What follows belongs to an exercise in optimizing a design on an open flow for small area; a production flow would make more cautious choices.
The RTL was checked by simulation tests, not by an equivalence proof against the original design.
No run shown here takes its clock network from TritonCTS; it comes from the design's own scripts or RTL.
The flow treats the clock pin as an ideal source. Dropping or thinning the clock tree relies on that and would not hold on a real chip.
Power figures rest on the tool's default switching activity, not on a simulated workload.

File: design/flow/config.mk
export PLATFORM = sky130hd
export DESIGN_NAME = uart_top
export DESIGN_NICKNAME = uart_top
export VERILOG_FILES = /design/flow/design.v
export SDC_FILE = /design/flow/constraint.sdc
export NUM_CORES = 4
export LEC_CHECK = 0
export CAP_MARGIN = 20
export CORE_MARGIN = 2
export CORE_UTILIZATION = 40
export SLEW_MARGIN = 20
File: design/flow/constraint.sdc
create_clock -name core_clock -period 10.0 [get_ports {Clk}]
set_input_delay 2.0000 -clock core_clock [delete_from_list [all_inputs] [get_ports {Clk}]]
set_output_delay 2.0000 -clock core_clock [all_outputs]
set_load 0.01 [all_outputs]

Instructions for the task →
Every record listed above needs to be written out again exactly.

Response to the task →
What follows belongs to an exercise in optimizing a design on an open flow for small area; a production flow would make more cautious choices.
The RTL was checked by simulation tests, not by an equivalence proof against the original design.
No run shown here takes its clock network from TritonCTS; it comes from the design's own scripts or RTL.
The flow treats the clock pin as an ideal source. Dropping or thinning the clock tree relies on that and would not hold on a real chip.
Power figures rest on the tool's default switching activity, not on a simulated workload.

File: design/flow/config.mk
export PLATFORM = sky130hd
export DESIGN_NAME = uart_top
export DESIGN_NICKNAME = uart_top
export VERILOG_FILES = /design/flow/design.v
export SDC_FILE = /design/flow/constraint.sdc
export NUM_CORES = 4
export LEC_CHECK = 0
export CAP_MARGIN = 20
export CORE_MARGIN = 2
export CORE_UTILIZATION = 40
export SLEW_MARGIN = 20
File: design/flow/constraint.sdc
create_clock -name core_clock -period 10.0 [get_ports {Clk}]
set_input_delay 2.0000 -clock core_clock [delete_from_list [all_inputs] [get_ports {Clk}]]
set_output_delay 2.0000 -clock core_clock [all_outputs]
set_load 0.01 [all_outputs]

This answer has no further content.